§ **Your instructions**:
Reprint the whole of the data exactly.

§ **Data excerpts**:
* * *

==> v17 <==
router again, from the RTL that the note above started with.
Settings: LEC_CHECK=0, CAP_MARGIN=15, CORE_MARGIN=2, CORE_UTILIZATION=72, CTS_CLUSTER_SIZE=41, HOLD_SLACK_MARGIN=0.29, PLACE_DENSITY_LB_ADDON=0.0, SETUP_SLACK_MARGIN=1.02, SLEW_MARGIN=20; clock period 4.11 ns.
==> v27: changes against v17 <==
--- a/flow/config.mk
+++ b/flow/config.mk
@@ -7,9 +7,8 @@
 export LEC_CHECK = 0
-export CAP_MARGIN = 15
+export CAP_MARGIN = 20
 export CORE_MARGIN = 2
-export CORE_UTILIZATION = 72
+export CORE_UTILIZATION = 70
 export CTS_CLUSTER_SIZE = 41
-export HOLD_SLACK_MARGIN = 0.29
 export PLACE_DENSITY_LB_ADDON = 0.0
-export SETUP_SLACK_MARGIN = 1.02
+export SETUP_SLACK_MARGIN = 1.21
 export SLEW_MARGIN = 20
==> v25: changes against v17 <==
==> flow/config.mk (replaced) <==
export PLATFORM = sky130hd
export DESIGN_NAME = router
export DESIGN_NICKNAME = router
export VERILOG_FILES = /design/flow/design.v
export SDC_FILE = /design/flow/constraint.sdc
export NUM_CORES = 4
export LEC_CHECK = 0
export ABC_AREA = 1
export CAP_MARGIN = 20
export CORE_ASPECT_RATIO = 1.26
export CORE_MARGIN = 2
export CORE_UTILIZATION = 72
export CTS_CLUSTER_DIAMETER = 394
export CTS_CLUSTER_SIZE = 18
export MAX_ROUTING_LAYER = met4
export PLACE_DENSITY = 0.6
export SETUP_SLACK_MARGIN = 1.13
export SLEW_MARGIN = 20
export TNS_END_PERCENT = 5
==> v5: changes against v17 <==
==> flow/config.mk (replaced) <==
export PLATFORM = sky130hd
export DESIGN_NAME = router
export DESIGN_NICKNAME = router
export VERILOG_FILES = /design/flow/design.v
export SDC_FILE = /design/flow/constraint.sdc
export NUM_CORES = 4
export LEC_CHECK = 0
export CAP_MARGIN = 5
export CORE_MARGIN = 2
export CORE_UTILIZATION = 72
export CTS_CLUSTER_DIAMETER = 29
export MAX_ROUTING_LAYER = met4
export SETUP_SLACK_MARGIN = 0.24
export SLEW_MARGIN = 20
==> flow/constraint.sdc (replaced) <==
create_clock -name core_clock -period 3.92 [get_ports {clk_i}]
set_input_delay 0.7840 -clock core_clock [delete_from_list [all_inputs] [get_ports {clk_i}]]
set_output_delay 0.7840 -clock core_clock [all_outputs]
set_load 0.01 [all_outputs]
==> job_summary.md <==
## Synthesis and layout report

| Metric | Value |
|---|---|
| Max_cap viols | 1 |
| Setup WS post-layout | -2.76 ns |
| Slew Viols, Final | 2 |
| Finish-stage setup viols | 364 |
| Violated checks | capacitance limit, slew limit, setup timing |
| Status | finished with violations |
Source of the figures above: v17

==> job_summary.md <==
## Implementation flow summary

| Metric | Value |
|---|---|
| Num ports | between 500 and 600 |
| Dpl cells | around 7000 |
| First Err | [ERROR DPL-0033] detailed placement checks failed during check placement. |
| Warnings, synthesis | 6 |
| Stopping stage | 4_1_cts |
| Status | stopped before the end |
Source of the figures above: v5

§ **Written solution**:
* * *

==> v17 <==
router again, from the RTL that the note above started with.
Settings: LEC_CHECK=0, CAP_MARGIN=15, CORE_MARGIN=2, CORE_UTILIZATION=72, CTS_CLUSTER_SIZE=41, HOLD_SLACK_MARGIN=0.29, PLACE_DENSITY_LB_ADDON=0.0, SETUP_SLACK_MARGIN=1.02, SLEW_MARGIN=20; clock period 4.11 ns.
==> v27: changes against v17 <==
--- a/flow/config.mk
+++ b/flow/config.mk
@@ -7,9 +7,8 @@
 export LEC_CHECK = 0
-export CAP_MARGIN = 15
+export CAP_MARGIN = 20
 export CORE_MARGIN = 2
-export CORE_UTILIZATION = 72
+export CORE_UTILIZATION = 70
 export CTS_CLUSTER_SIZE = 41
-export HOLD_SLACK_MARGIN = 0.29
 export PLACE_DENSITY_LB_ADDON = 0.0
-export SETUP_SLACK_MARGIN = 1.02
+export SETUP_SLACK_MARGIN = 1.21
 export SLEW_MARGIN = 20
==> v25: changes against v17 <==
==> flow/config.mk (replaced) <==
export PLATFORM = sky130hd
export DESIGN_NAME = router
export DESIGN_NICKNAME = router
export VERILOG_FILES = /design/flow/design.v
export SDC_FILE = /design/flow/constraint.sdc
export NUM_CORES = 4
export LEC_CHECK = 0
export ABC_AREA = 1
export CAP_MARGIN = 20
export CORE_ASPECT_RATIO = 1.26
export CORE_MARGIN = 2
export CORE_UTILIZATION = 72
export CTS_CLUSTER_DIAMETER = 394
export CTS_CLUSTER_SIZE = 18
export MAX_ROUTING_LAYER = met4
export PLACE_DENSITY = 0.6
export SETUP_SLACK_MARGIN = 1.13
export SLEW_MARGIN = 20
export TNS_END_PERCENT = 5
==> v5: changes against v17 <==
==> flow/config.mk (replaced) <==
export PLATFORM = sky130hd
export DESIGN_NAME = router
export DESIGN_NICKNAME = router
export VERILOG_FILES = /design/flow/design.v
export SDC_FILE = /design/flow/constraint.sdc
export NUM_CORES = 4
export LEC_CHECK = 0
export CAP_MARGIN = 5
export CORE_MARGIN = 2
export CORE_UTILIZATION = 72
export CTS_CLUSTER_DIAMETER = 29
export MAX_ROUTING_LAYER = met4
export SETUP_SLACK_MARGIN = 0.24
export SLEW_MARGIN = 20
==> flow/constraint.sdc (replaced) <==
create_clock -name core_clock -period 3.92 [get_ports {clk_i}]
set_input_delay 0.7840 -clock core_clock [delete_from_list [all_inputs] [get_ports {clk_i}]]
set_output_delay 0.7840 -clock core_clock [all_outputs]
set_load 0.01 [all_outputs]
==> job_summary.md <==
## Synthesis and layout report

| Metric | Value |
|---|---|
| Max_cap viols | 1 |
| Setup WS post-layout | -2.76 ns |
| Slew Viols, Final | 2 |
| Finish-stage setup viols | 364 |
| Violated checks | capacitance limit, slew limit, setup timing |
| Status | finished with violations |
Source of the figures above: v17

==> job_summary.md <==
## Implementation flow summary

| Metric | Value |
|---|---|
| Num ports | between 500 and 600 |
| Dpl cells | around 7000 |
| First Err | [ERROR DPL-0033] detailed placement checks failed during check placement. |
| Warnings, synthesis | 6 |
| Stopping stage | 4_1_cts |
| Status | stopped before the end |
Source of the figures above: v5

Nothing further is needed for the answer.